The Pre-College Upward Bound (PCUB) project is designed to help low-income, potential first-generation college students to graduate from high school and to enroll in a postsecondary institution of their choice that aligns well with their educational and professional goals. Experiences shared while participating in PCUB lay a groundwork that fosters college entrance, persistence, and graduation. Activities and services include tutoring, ACT preparation, college and career information, instruction in academics, cultural enrichment, and one-on-one social counseling on individual development plans (i.e., vision, mission, values, goals, assessment of personal strengths and possible barriers to face, and steps to take to progress satisfactorily toward goals), and six-week summer programs at UT Knoxville that provide students a chance to expericence what college may be like. By the time they graduate from high school, they are much better equipped to make better postsecondary decisions and to deal effectively with college life.

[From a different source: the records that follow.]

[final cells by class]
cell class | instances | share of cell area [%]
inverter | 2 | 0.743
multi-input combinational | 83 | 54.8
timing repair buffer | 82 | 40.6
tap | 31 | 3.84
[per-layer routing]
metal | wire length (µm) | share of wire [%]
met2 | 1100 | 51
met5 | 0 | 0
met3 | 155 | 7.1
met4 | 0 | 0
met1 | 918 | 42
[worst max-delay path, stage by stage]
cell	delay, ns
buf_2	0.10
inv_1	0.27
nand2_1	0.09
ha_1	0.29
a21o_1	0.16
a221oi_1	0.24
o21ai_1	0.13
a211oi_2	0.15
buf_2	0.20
### src/rtl/dsp_ram.sv
`timescale 1ns / 1ps
module dsp_ram #(
  parameter int W  = 8,
  parameter int D  = 16,
  parameter int AW = $clog2(D)
) (
  input  logic          clk,
  input  logic          we,
  input  logic [AW-1:0] waddr,
  input  logic [W-1:0]  wdata,
  input  logic [AW-1:0] raddr,
  output logic [W-1:0]  rdata
);

  logic [W-1:0] mem [D];

  // one write port, one registered read port
  always_ff @(posedge clk) begin
    if (we) begin
      mem[waddr] <= wdata;
    end
    rdata <= mem[raddr];
  end

endmodule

Service AreaThe PCUB serves students in Knox County (Carter, South-Doyle, and West High Schools), Blount County (Heritage, and William Blount High Schools), and Sevier County (Sevier County High).

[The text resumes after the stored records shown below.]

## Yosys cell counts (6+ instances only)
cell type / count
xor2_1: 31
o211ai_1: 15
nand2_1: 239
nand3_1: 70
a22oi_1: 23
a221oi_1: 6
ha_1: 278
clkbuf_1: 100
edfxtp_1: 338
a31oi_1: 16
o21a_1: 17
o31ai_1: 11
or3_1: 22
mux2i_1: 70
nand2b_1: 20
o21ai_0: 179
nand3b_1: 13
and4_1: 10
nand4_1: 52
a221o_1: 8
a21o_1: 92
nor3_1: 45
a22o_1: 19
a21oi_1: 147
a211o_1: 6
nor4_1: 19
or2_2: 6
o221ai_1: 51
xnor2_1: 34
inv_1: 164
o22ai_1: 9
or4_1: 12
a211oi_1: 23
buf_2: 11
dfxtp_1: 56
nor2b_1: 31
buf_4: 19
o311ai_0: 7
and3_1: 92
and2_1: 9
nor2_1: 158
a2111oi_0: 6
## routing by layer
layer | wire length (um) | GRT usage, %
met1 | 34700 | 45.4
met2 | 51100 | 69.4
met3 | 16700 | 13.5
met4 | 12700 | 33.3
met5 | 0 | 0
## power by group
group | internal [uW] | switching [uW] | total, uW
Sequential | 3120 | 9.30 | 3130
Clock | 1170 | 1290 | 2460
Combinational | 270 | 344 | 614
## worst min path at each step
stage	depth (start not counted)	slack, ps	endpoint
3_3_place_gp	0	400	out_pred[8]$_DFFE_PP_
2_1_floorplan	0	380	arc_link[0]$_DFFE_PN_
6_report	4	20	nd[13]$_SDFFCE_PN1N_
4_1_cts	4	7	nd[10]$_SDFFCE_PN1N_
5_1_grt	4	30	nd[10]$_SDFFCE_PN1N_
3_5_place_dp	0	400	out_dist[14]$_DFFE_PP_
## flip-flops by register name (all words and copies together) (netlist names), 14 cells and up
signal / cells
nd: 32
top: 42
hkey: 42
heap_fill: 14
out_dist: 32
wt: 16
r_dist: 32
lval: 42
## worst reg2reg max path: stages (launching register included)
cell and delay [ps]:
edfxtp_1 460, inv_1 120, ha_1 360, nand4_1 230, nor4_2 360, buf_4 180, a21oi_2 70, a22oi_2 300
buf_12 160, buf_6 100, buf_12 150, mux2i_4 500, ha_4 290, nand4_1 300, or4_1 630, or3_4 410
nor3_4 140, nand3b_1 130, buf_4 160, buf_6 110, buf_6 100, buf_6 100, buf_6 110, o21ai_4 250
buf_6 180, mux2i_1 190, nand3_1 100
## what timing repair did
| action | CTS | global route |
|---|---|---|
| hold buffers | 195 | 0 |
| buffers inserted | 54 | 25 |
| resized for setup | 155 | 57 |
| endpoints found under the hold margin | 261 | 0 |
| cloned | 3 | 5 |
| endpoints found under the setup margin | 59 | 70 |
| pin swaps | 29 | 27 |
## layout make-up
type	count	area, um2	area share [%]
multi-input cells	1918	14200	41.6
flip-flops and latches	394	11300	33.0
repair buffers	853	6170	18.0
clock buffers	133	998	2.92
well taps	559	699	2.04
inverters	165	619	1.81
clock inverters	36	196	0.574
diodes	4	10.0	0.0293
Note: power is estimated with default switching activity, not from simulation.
File: config.mk
export PLATFORM = sky130hd
export DESIGN_NAME = qgpg_div
export DESIGN_NICKNAME = d
export VERILOG_FILES = /design/src/hdl/qgpg_pkg.sv /design/src/hdl/qgpg_div.sv
export SDC_FILE = /design/constraint.sdc
export NUM_CORES = 1
export LEC_CHECK = 0
export BUFFER_PORTS_ARGS = -buffer_cell sky130_fd_sc_hd__buf_2
export CORE_UTILIZATION = 50
export DETAILED_ROUTE_END_ITERATION = 10
export GPL_ROUTABILITY_DRIVEN = 0
export GPL_TIMING_DRIVEN = 0
export MAX_ROUTING_LAYER = met4
export PLACE_DENSITY = 0.83
export REMOVE_ABC_BUFFERS = 1
export SYNTH_ARGS = -nofsm -noshare
export SYNTH_HDL_FRONTEND = slang
export SYNTH_SLANG_ARGS = --single-unit
File: constraint.sdc
create_clock -name clock -period 9.2 [get_ports clock]
set_input_delay 1.84 -clock clock [delete_from_list [all_inputs] [get_ports clock]]
set_output_delay 1.84 -clock clock [all_outputs]
set_load 0.05 [all_outputs]
File: src/hdl/qgpg_pkg.sv
`timescale 1ns / 1ps
// ----------------------------------------------------------------------------
// qgpg_pkg
// Types, constants and saturating helpers shared by the grid point generator.
// ----------------------------------------------------------------------------
package qgpg_pkg;

   localparam int MAX_COLS = 8;
   localparam int MAX_ROWS = 8;
   localparam int CNT_W    = 4;
   localparam int IDX_W    = $clog2(MAX_COLS);
   localparam int OP_W     = 64;
   localparam int STEP_W   = $clog2(OP_W);

   localparam logic [2:0] CSR_COLS_ADDR = 3'h0;
   localparam logic [2:0] CSR_ROWS_ADDR = 3'h4;

   localparam logic signed [63:0] MAX64 = 64'sh7FFF_FFFF_FFFF_FFFF;
   localparam logic signed [63:0] MIN64 = 64'sh8000_0000_0000_0000;

   typedef struct packed {
      logic signed [31:0] a_x;
      logic signed [31:0] a_y;
      logic signed [31:0] b_x;
      logic signed [31:0] b_y;
      logic signed [31:0] c_x;
      logic signed [31:0] c_y;
      logic signed [31:0] d_x;
      logic signed [31:0] d_y;
   } req_item_type;

   typedef struct packed {
      logic signed [31:0] point_x;
      logic signed [31:0] point_y;
      logic               failed;
      logic               last;
   } rsp_item_type;

   typedef struct packed {
      logic               start;
      logic signed [63:0] a;
      logic signed [63:0] b;
   } mul_req_type;

   typedef struct packed {
      logic               done;
      logic signed [63:0] result;
   } mul_rsp_type;

   typedef struct packed {
      logic        start;
      logic [63:0] num_hi;
      logic [63:0] num_lo;
      logic [63:0] den;
   } div_req_type;

   typedef struct packed {
      logic        done;
      logic [63:0] quot;
   } div_rsp_type;

   typedef enum logic [4:0] {
      S_IDLE, S_SETUP, S_SLOAD, S_SMP0, S_SMPW, S_SMP2, S_SMPM, S_SMPN,
      S_FIT0, S_FITD, S_FITS, S_FITM, S_STORE, S_PT0, S_PTD, S_PTS, S_PTM
   } state_type;

   typedef enum logic [1:0] {PH_EDGE, PH_COL, PH_ROW, PH_PT} phase_type;

   function automatic logic signed [63:0] from_sm(input logic neg, input logic [63:0] m);
      logic signed [63:0] r;
      if (!neg) begin
         r = m[63] ? MAX64 : $signed(m);
      end else if (m[63]) begin
         r = MIN64;
      end else begin
         r = -$signed(m);
      end
      return r;
   endfunction

   function automatic logic signed [63:0] sat_add64(input logic signed [63:0] a,
                                                    input logic signed [63:0] b);
      logic signed [64:0] s;
      s = {a[63], a} + {b[63], b};
      if (s[64] != s[63]) return s[64] ? MIN64 : MAX64;
      return s[63:0];
   endfunction

   function automatic logic signed [63:0] sat_sub64(input logic signed [63:0] a,
                                                    input logic signed [63:0] b);
      logic signed [64:0] s;
      s = {a[63], a} - {b[63], b};
      if (s[64] != s[63]) return s[64] ? MIN64 : MAX64;
      return s[63:0];
   endfunction

   function automatic logic signed [31:0] sat32(input logic signed [63:0] v);
      if (v[63:31] == {33{v[63]}}) return v[31:0];
      return v[63] ? 32'sh8000_0000 : 32'sh7FFF_FFFF;
   endfunction

   function automatic logic signed [63:0] sext32(input logic signed [31:0] v);
      return {{32{v[31]}}, v};
   endfunction

   function automatic logic [CNT_W-1:0] eff_count(input logic [CNT_W-1:0] v,
                                                  input logic [CNT_W-1:0] lim);
      if (v == '0) return CNT_W'(1);
      if (v > lim) return lim;
      return v;
   endfunction

endpackage

File: src/hdl/qgpg_div.sv
`timescale 1ns / 1ps
// ----------------------------------------------------------------------------
// qgpg_div
// Restoring divider, one quotient bit per cycle, 128 by 64 bits unsigned.
// ----------------------------------------------------------------------------
module qgpg_div
   import qgpg_pkg::*;
(
   input  logic        clock,
   input  logic        reset,
   input  div_req_type req,
   output div_rsp_type rsp
);

   logic [63:0]       den_ff, den_in;
   logic [63:0]       rem_ff, rem_in;
   logic [63:0]       lo_ff, lo_in;
   logic [63:0]       q_ff, q_in;
   logic [STEP_W-1:0] cnt_ff, cnt_in;
   logic              run_ff, run_in;
   logic              done_ff, done_in;
   logic [64:0]       rs;
   logic [64:0]       diff;
   logic              take;

   always_comb begin
      den_in  = den_ff;
      rem_in  = rem_ff;
      lo_in   = lo_ff;
      q_in    = q_ff;
      cnt_in  = cnt_ff;
      run_in  = run_ff;
      done_in = 1'b0;
      rs      = {rem_ff, lo_ff[63]};
      diff    = rs - {1'b0, den_ff};
      take    = (rs >= {1'b0, den_ff});
      if (req.start) begin
         den_in = req.den;
         cnt_in = '0;
         if (req.den == '0 || req.num_hi >= req.den) begin
            // quotient overflows: saturate
            q_in    = '1;
            done_in = 1'b1;
         end else begin
            rem_in = req.num_hi;
            lo_in  = req.num_lo;
            q_in   = '0;
            run_in = 1'b1;
         end
      end else if (run_ff) begin
         rem_in = take ? diff[63:0] : rs[63:0];
         q_in   = {q_ff[62:0], take};
         lo_in  = lo_ff << 1;
         cnt_in = cnt_ff + 1'b1;
         if (cnt_ff == STEP_W'(OP_W - 1)) begin
            run_in  = 1'b0;
            done_in = 1'b1;
         end
      end
   end

   always_ff @(posedge clock) begin
      if (reset) begin
         run_ff  <= 1'b0;
         done_ff <= 1'b0;
      end else begin
         run_ff  <= run_in;
         done_ff <= done_in;
      end
      den_ff <= den_in;
      rem_ff <= rem_in;
      lo_ff  <= lo_in;
      q_ff   <= q_in;
      cnt_ff <= cnt_in;
   end

   assign rsp.done = done_ff;
   assign rsp.quot = q_ff;

endmodule

=== Word-level counts from Yosys, hierarchy flattened ===
Index checks and enable logic that the tools add are counted.

* Flip-flop bits (word level): 264
* Latch bits: 0
* RAM bits: 0
* Bits in read-only memories: 0
* Output and inout port bits: 65
* Word-level logic and storage cells: 35
* Memories kept: 0

* Add/subtract/negate cells: 2
* Multiply operators: 0
* Div/mod/pow operators: 0
* Order comparisons: 2
* Eq/ne operators: 2
* Shift-type cells: 0
* Multiplexer cells: 18
* Bitwise logic cells: 0
* Reduce and logical (&&, ||, !) cells: 4

{| class="wikitable"
|+ Operator list
! kind !! count
|-
| two-way mux 64 bit || 10
|-
| >= comparator 65 x 64 -> 1 bit || 1
|-
| >= comparator 64 bit || 1
|-
| zero test 64 bit || 1
|-
| subtractor 64 bit || 1
|-
| two-way mux 1 bit || 8
|-
| adder 6 x 1 -> 6 bit (second input constant) || 1
|-
| equality test 6 bit (second input constant) || 1
|-
| inequality test 2 bit (second input constant) || 1
|-
| AND reduction 2 bit || 1
|-
| nonzero test 2 bit || 1
|-
| logical OR 1 bit || 1
|}

=== Longest topological paths before layout ===
Gate-level depths: netlist of the first run.

* Word-level depth: 4
* Mapped depth: 15

=== Least setup slack after synthesis of the first run ===
Ideal clock, no wire load.

* Path kind: input to register
* Start: input req[41] (netlist name)
* End: register lo_ff[0] (enable)
* Data arrival time: 6.587 ns
* Setup slack: 2.127 ns
* Stages on the path: 13
* Path buffers: 1
* Cells stage by stage: inv_1 > ha_1 > a21o_1 > a21o_1 > a21o_1 > a21o_1 > a211oi_1 > o21ai_1 > a2111oi_0 > a21oi_1 > nor3_2 > buf_4 > a21o_1

* Word-level cells in the longest chain between the ends: 4
* Elaborated cells between the ends (all ways): 5

{| class="wikitable"
|+ Ends and longest elaborated chain
! element !! RTL line !! RTL
|-
| start: declaration || qgpg_div.sv:11 || <nowiki>input div_req_type req,</nowiki>
|-
| >= comparator 64 bit / zero test 64 bit (equally long branches) || qgpg_div.sv:40 || <nowiki>if (req.den == '0 || req.num_hi >= req.den) begin</nowiki>
|-
| logical OR 1 bit * || qgpg_div.sv:40 ||
|-
| inequality test 2 bit (no line) * || - ||
|-
| AND reduction 2 bit (no line) * || - ||
|-
| end signal: assignment || qgpg_div.sv:72 || <nowiki>lo_ff <= lo_in;</nowiki>
|-
| end: declaration || qgpg_div.sv:17 || <nowiki>logic [63:0] lo_ff, lo_in;</nowiki>
|}

Every way passes the cells marked *; elsewhere a longest branch is shown, timed or not.
A chain may end at the register's enable or synchronous reset.

=== Final worst setup path of the first run ===
* Start: input req[41] (netlist name)
* End: register rem_ff[7] (enable)

* Word-level cells in the longest chain between the ends: 4
* Elaborated cells between the ends (all ways): 5

{| class="wikitable"
|+ Ends and longest elaborated chain
! element !! RTL line !! RTL
|-
| >= comparator 64 bit / zero test 64 bit (equally long branches) || qgpg_div.sv:40 ||
|-
| logical OR 1 bit * || qgpg_div.sv:40 ||
|-
| inequality test 2 bit (no line) * || - ||
|-
| AND reduction 2 bit (no line) * || - ||
|-
| end signal: assignment || qgpg_div.sv:71 || <nowiki>rem_ff <= rem_in;</nowiki>
|-
| end: declaration || qgpg_div.sv:16 || <nowiki>logic [63:0] rem_ff, rem_in;</nowiki>
|}

Marks and branches as above.

==> results.md, run 1 <==
- Starting Density: 50.9%
- Setup bufs post-CTS: 0
- CP arrival: 5730 ps
- DR iter-0 viols: 972
- Synth Area in XOR/XNOR: 3.23%
- Clk sinks: 264
- Max cap viols: 0
- Critical path launch point: req[41]
- Ports: 260
- Inst Count DP: 2288
- Post-synthesis register bit count: 264
- Cts repair resizes: 0
- Yosys cell types: 74
- First-pass GRT wire length: 68200 µm
- Hold Violations, Final: 0
- Setup ws final: 3700 ps
- RSZ-0062 raised after global routing: false
- Count of final setup violators: 0
- Num rows: 66
- Clk root buf: clkbuf_16
- Final Cell Area: 19300 µm²
- Maximum clock path buffer count: 3
- Reg2reg start: rem_ff[0]
- Post-detailed-placement half-perimeter wirelength: 33000 µm
- CTS tree: yes
- Total power: 4.12 mW
- Tightest Pin Transition: 866 ps
- Mux cell area share after synthesis: 5.03%
- Synth Area in Simple Gates: 13.2%
- Initial antenna violation count: 22
- Multi-input gate area: 7800 µm²
- Area after DPL: 18400 µm²
- Status: finished, final reports clean
- Mapped cell area: 16600 µm²
- FF+latch area: 7850 µm²
- Clock skew: 11.8 ps
- Die W: 184 µm
- Count leader, synth: edfxtp_1
- CP required: 9420 ps
- Crit. End Element: flip-flop
- Seq/Total Area, Yosys: 47.4%
- Global route overflow: 0
- Min-delay src: cnt_ff[5]
- Gr usage total: 26.5%
- # DRC: 0
- H-Tree Depth: 1
- CP Launch Type: input pin
- # fillers: 2730
- Via/cell ratio: 5.70
- DR WL/cell: 18.6 µm
- Largest net degree at the start of global routing: 158
- Tmin final: 5500 ps
- Die Footprint: 33900 µm²
- Maximum fanout along the worst path: 61
- Rel. slew slack: 41.4%
- Post-synthesis adder-cell area fraction: 9.87%
- Synth cell count leaders: edfxtp_1 (256), nor2_1 (223), inv_1 (157)
- Peak supply drop: 0.169 mV
- Dpl ws: 3140 ps
- Area leader, netlist: edfxtp_1
- Share of the synthesized area in the top cell type: 46.4%
- PD cells: 213 nW/µm²
- Largest family of logic cells by synthesized area: compound AO/OA/AOI/OAI gates
- Largest cells by area after synthesis: edfxtp_1 (46%), ha_1 (9.7%), nor2_1 (5.1%), mux2_2 (4.5%), a21oi_1 (4.4%)
- Total Wirelength: 43800 µm
- WS Path Type: in2reg
- Fmax achieved: 182 MHz
- Vias: 13461
- Compound-cell area share of the yosys netlist: 15.7%
- Synth Warn #: 0
- Number of nets in the layout: 2202
- Cts bufs inserted: 29
- Vias in the first global route: 13235
- Clock Latency Late Sink: 560 ps
- Fraction of layout cells with a size suffix above 1: 21.4%
- Final Max Slew Viols: 0
- Clock transition at the registers of the reported paths: 60 ps
- Top FF cell, synth: edfxtp_1
- Non-filler cells, final: 2361
- DIE HEIGHT: 184 µm
- Leak: 8.27 nW
- Syn-to-layout area delta: 16.8%
- Final period util: 59.8%
- Share of synthesized registers carrying an async set or reset: 0%
- Port Buffer Count: 259
- First drt pass iteration count: 7
- Core area: 32500 µm²
- Post-Synthesis Cells: 1644
- Hold crit path type: reg2reg
- Post-Syn Area per Cell: 10.1 µm²
- Post-cts hold buffer count: 0
- EDFF count, synth: 256
- Routed Antenna Nets: 0
-- cells by family after synthesis --
logic type                 count (synthesis)
AOI/OAI and AO/OA                        409
xor gates and xnor gates                  61
adders and majority gates                130
buffers and inverters                    227
DFF                                      264
muxes                                     75
and+or+nand+nor                          478
-- registers in the layout (all words and copies together), names as in the netlist --
signal   cells
cnt_ff       6
rem_ff      64
den_ff      64
run_ff       1
lo_ff       64
done_ff      1
q_ff        64
-- cell type report --
cell class | instances | area share (%)
Inverter | 159 | 3.08
Timing Repair Buffer | 270 | 8.12
Antenna cell | 22 | 0.285
Clock buffer | 34 | 3.85
Clock inverter | 17 | 0.951
Sequential cell | 264 | 40.6
Tap cell | 442 | 2.86
Multi-Input combinational cell | 1153 | 40.3
-- report_power, final --
group	switching, mW	leakage [nW]	internal [mW]
sequential	0.0659	2.55	1.51
clock	0.493	0.449	0.665
combinational	0.866	5.27	0.520
-- metrics by stage --
step	TNS, ps	utilization (%)	hold WS (ps)
global route	0	59.5	532
CTS	0	59.3	507
floorplan	0	-	452
finish	0	59.5	506
detailed placement	0	56.4	502
global placement	-897370	55.5	467
-- routing by layer --
layer	up-vias	track usage (%)	wire length, µm
met4	0	11.0	1670
met2	614	42.2	20300
met1	6284	31.8	17500
met5	-	-	0
li1	6453	-	-
met3	110	7.01	4360
-- worst max-delay path, stage by stage --
cell and delay (ps):
buf_2 130, inv_1 60, ha_1 320, a21o_1 180
a21o_1 160, a21o_1 170, a21o_1 180, a211oi_1 220
o21ai_1 210, a2111oi_0 590, a21oi_1 320, nor3_4 780
a21o_4 220, buf_16 310
-- cell usage in the layout (no fill, tap or decap), drive strengths merged, types with 9 or more instances in the layout --
cell,netlist,layout
a21o,47,47
nand3,12,12
o21bai,22,22
o211ai,11,11
nor2b,10,10
nor3,19,19
nand2b,9,9
edfxtp,256,256
ha,129,129
nor2,224,224
a221oi,9,9
o21ai,98,98
diode,0,22
clkbuf,35,34
mux2i,9,9
xnor2,33,33
buf,33,270
xor2,28,28
mux2,66,66
inv,159,163
a31oi,9,9
or3,9,9
a21oi,145,145
nor4,24,24
nand2,105,105
a211oi,14,14
o21a,19,19
nand4,44,44
-- path summary, 6_finish.rpt --
check	to	slack, ps	cells after the start
worst max-delay path	rem_ff[7]	3700	14
worst max register to register	rem_ff[24]	5090	14
worst min register to register	cnt_ff[5]	510	2
worst min-delay path	cnt_ff[5]	510	2
No activity file was read; power rests on OpenSTA's default activity.
==> run 2: changes to the inputs <==
--- a/config.mk
+++ b/config.mk
@@ -11,7 +11,7 @@
 export GPL_ROUTABILITY_DRIVEN = 0
 export GPL_TIMING_DRIVEN = 0
 export MAX_ROUTING_LAYER = met4
-export PLACE_DENSITY = 0.83
+export PLACE_DENSITY = 0.86
 export REMOVE_ABC_BUFFERS = 1
 export SYNTH_ARGS = -nofsm -noshare
 export SYNTH_HDL_FRONTEND = slang
==> constraint.sdc (replaced) <==
create_clock -name clock -period 4.5 [get_ports clock]
set_input_delay 0.9 -clock clock [delete_from_list [all_inputs] [get_ports clock]]
set_output_delay 0.9 -clock clock [all_outputs]
set_load 0.05 [all_outputs]
==> results.md, run 2 (synthesis gave the netlist of run 1 again) <==
- Num rows: 66 (unchanged)
- Crit. End Element: flip-flop (unchanged)
- Cts bufs inserted: 30 (was 29)
- Number of nets in the layout: 2207 (was 2202)
- Hold Violations, Final: 0 (unchanged)
- WHS: 497 ps (was 506 ps)
- First-pass GRT wire length: 71000 µm (was 68200 µm)
- Max cap viols: 0 (unchanged)
- PD cells: 438 nW/µm² (was 213 nW/µm²)
- Inst Count DP: 2286 (was 2288)
- H-Tree Depth: 1 (unchanged)
- Clock skew: 15.2 ps (was 11.8 ps)
- Sum of negative setup slack: 0 ps (unchanged)
- Gr usage total: 27.7% (was 26.5%)
- DIE HEIGHT: 184 µm (unchanged)
- Core area: 32500 µm² (unchanged)
- # DRC: 0 (unchanged)
- Non-filler cells, final: 2370 (was 2361)
- Fmax achieved: 235 MHz
- CP required: 4790 ps (was 9420 ps)
- Tightest Pin Transition: 1180 ps (was 866 ps)
- Most frequent cells in the layout: buf_2 (258), edfxtp_1 (256), nor2_1 (223) (unchanged)
- CP Launch Type: flip-flop (was input pin)
- Hold Path Cell Cnt: 2 (unchanged)
- Area after DPL: 18300 µm² (was 18400 µm²)
- CP arrival: 4550 ps (was 5730 ps)
- First drt pass iteration count: 5 (was 7)
- Count of final setup violators: 0 (unchanged)
- Min-delay src: cnt_ff[5] (unchanged)
- FF-to-FF End: rem_ff[4] (was rem_ff[24])
- Final Max Slew Viols: 0 (unchanged)
- WS Path Type: reg2reg (was in2reg)
- Clk sinks: 264 (unchanged)
- Vias in the first global route: 13576 (was 13235)
- R2r setup slk: 240 ps (was 5090 ps)
- Commonest non-fill, non-tap cell in the layout: buf_2 (unchanged)
- Total power: 8.51 mW (was 4.12 mW)
- Final Cell Area: 19400 µm² (was 19300 µm²)
- Clock Latency Late Sink: 560 ps (about the same)
- Post-detailed-placement half-perimeter wirelength: 33400 µm (was 33000 µm)
- Starting Density: 50.9% (unchanged)
- Initial antenna violation count: 22 (unchanged)
- Port Buffer Count: 259 (unchanged)
- Clock transition at the registers of the reported paths: 60 ps (about the same)
- Via/cell ratio: 5.78 (was 5.70)
- Status: finished, final reports clean (unchanged)
- Fraction of layout cells with a size suffix above 1: 21.7% (was 21.4%)
- Die W: 184 µm (unchanged)
- Setup ws final: 242 ps (was 3700 ps)
- Vias: 13699 (was 13461)
- Syn-to-layout area delta: 17.3% (was 16.8%)
- Final core utilization: 59.7% (was 59.5%)
- Total Wirelength: 46100 µm (was 43800 µm)
- Final period util: 94.6%
- RSZ-0062 raised after global routing: false (unchanged)
- Hold Crit Endpoint: cnt_ff[5] (unchanged)
- Largest net degree at the start of global routing: 146 (was 158)
- Hold crit path type: reg2reg (unchanged)
- Post-cts hold buffer count: 0 (unchanged)
- Routed Antenna Nets: 0 (unchanged)
- Maximum clock path buffer count: 3 (unchanged)
- Maximum fanout along the worst path: 25 (was 61)
- Tmin final: 4260 ps
- CTS tree: yes (unchanged)
- Ports: 260 (unchanged)
- Rel. slew slack: 19.8% (was 41.4%)
- Leak: 8.31 nW (was 8.27 nW)
- Die Footprint: 33900 µm² (unchanged)
- Reg2reg start: rem_ff[0] (unchanged)
- DR iter-0 viols: 1131 (was 972)
- Global route overflow: 0 (unchanged)
- Worst reg2reg path depth: 14 (unchanged)
- Clk root buf: clkbuf_16 (unchanged)
- DR WL/cell: 19.5 µm (was 18.6 µm)
- Dpl ws: -1360 ps (was 3140 ps)
- Peak supply drop: 0.347 mV (was 0.169 mV)
run 2: worst max-delay path by stage:
| stage | from | endpoint | slack, ps | cells after the start |
|---|---|---|---|---|
| 6_report | rem_ff[0] | rem_ff[4] | 240 | 14 |
| 5_1_grt | rem_ff[0] | rem_ff[6] | 60 | 14 |
| 4_1_cts | rem_ff[0] | rem_ff[4] | 70 | 14 |
| 3_5_place_dp | req[41] | rem_ff[4] | -1360 | 14 |
| 3_3_place_gp | req[192] | lo_ff[53] | -9620 | 4 |
| 2_1_floorplan | req[41] | lo_ff[0] | -3250 | 12 |
run 2: routing by layer:
metal	track usage [%]	part of all wire, %
met1	32.5	39
met2	44.6	47
met3	7.11	9.3
met4	12.9	4.6
met5	-	0
run 2: layout make-up:
| class | count | area, µm² |
|---|---|---|
| repair buffers | 270 | 1560 |
| multi-input cells | 1157 | 7850 |
| flip-flops and latches | 264 | 7850 |
| clock inverters | 20 | 169 |
| inverters | 159 | 597 |
| fillers | 2684 | 13100 |
| diodes | 22 | 55.1 |
| clock buffers | 36 | 795 |
| well taps | 442 | 553 |
run 2: repair_timing:
action / in CTS / in global routing
endpoints found under the setup margin: 146 / 108
hold endpoints to repair: 0 / 0
resized for setup: 1 / 2
cloned: 2 / 2
setup buffers: 2 / 0
pin swaps: 1 / 1
run 2: critical path: stages (launching register included):
cell and delay, ps:
edfxtp_1 450, ha_1 320, nor2b_1 150, o31a_1 280
o2111ai_1 360, a31oi_2 210, o311ai_2 350, nand3b_4 170
o31ai_4 690, buf_8 280, buf_16 180, buf_16 170
nor2_1 60, a211oi_1 240, a21oi_1 60
run 2: where the power goes:
group	switching (mW)	internal, mW	total, mW
clock	1.03	1.38	2.41
combinational	1.81	1.07	2.88
sequential	0.140	3.09	3.23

Former StudentsKnox County Assistant District Attorney Ta Kisha Fitzgerald, a noted prosecuting attorney, credits UT Knoxville's PCUB program as an important part of her early academic preparation that enabled her to earn her JD. She completed her undergraduate work at UT, studying political science and African American history. She graduated from UT's College of Law in 1998 and started working at the Knox County District Attorney's office, where she became the first black female to serve as an Assistant DA.
Twin brothers Chad Calendine and Cory Calendine have fulfilled their dreams of successful medical careers. The brothers earned their bachelor's degrees at Freed-Hardeman University and their medical degrees at the University of Tennessee. Chad completed his residency and fellowship at Emory University Hospital. He is now a practicing physician in Nashville, with specialties in diagnostic radiology, musculoskeletal radiology, and breast imaging. Cory completed his orthopedic surgery residency at Vanderbilt University Medical Center. He also completed a year of subspecialty training in hip and knee replacement in Washington, DC. He was a laboratory researcher for the National Institutes of Health and is currently practicing with the Vanderbilt Bone and Joint Clinic in Franklin, Tennessee.
EligibilityThe PCUB program accepts applications and nominations from students in the ninth and tenth grades. Students entering the PCUB program must be enrolled in one of the high schools in the service area (see left) and must be endorsed by their school counselor and teachers. Two-thirds of the project participants must meet family income guidelines established by the federal government and be potential first-generation college students (that is, have parents without a four-year college degree). The other one-third must meet one of the eligibility criteria.
Through the Years
The PCUB program was funded by the US Department of Education to serve high school students in grades nine through twelve. Dr. Ernest W. Brewer wrote the initial discretionary Upward Bound grant in 1981, which at that time was funded for a one-year period. When federal regulations changed, Dr. Brewer's subsequent UB grants were funded for multiple years.
Since the initial year of funding, the project has served over 2,500 program participants.
Upon acceptance into PCUB, students make a commitment to:
- Attend weekly check-in meetings with PCUB staff members at their high school
- Attend ten Saturday sessions, which include academic classes and cultural activities such as plays and museum tours
- Attend field trips to various colleges and universities throughout the year
- Complete a rigorous college preparation curriculum at their high school each semester
- Achieve the highest possible grade point average (GPA) throughout their high school years
- Attend a six-week summer experience at UT Knoxville. This typically includes at least one blended learning week (i.e., a combination of face-to-face and online teaching and learning activities and assignments), two to four weeks of residence on campus and enrollment in a mini-term curriculum, and a three-day trip in the final week to visit other campuses, to gain a better understanding of that local area - it's history and culture, and to engage in activites that encourage and improve physical fitness, social skills, communication, and resilience in adapting to differing environments and in facing carious challenges.
- Graduate from high school and enroll in the postsecondary program of education that will fulfill their academic and career goals
The Bridge Scholars component offers a unique opportunity for students who excel during their PCUB experience. High school seniors apply to be a PCUB Bridge Scholar in early January. Students selected as Bridge Scholars attend UT Knoxville during the summer immediately following their high school graduation. Students may take up to eight semester hours of credit coursework. Tutoring and counseling support are also provided through the PCUB office. The Upward Bound Project pays all tuition, room and board, books, and fees, which amounts to nearly $5,000 per student!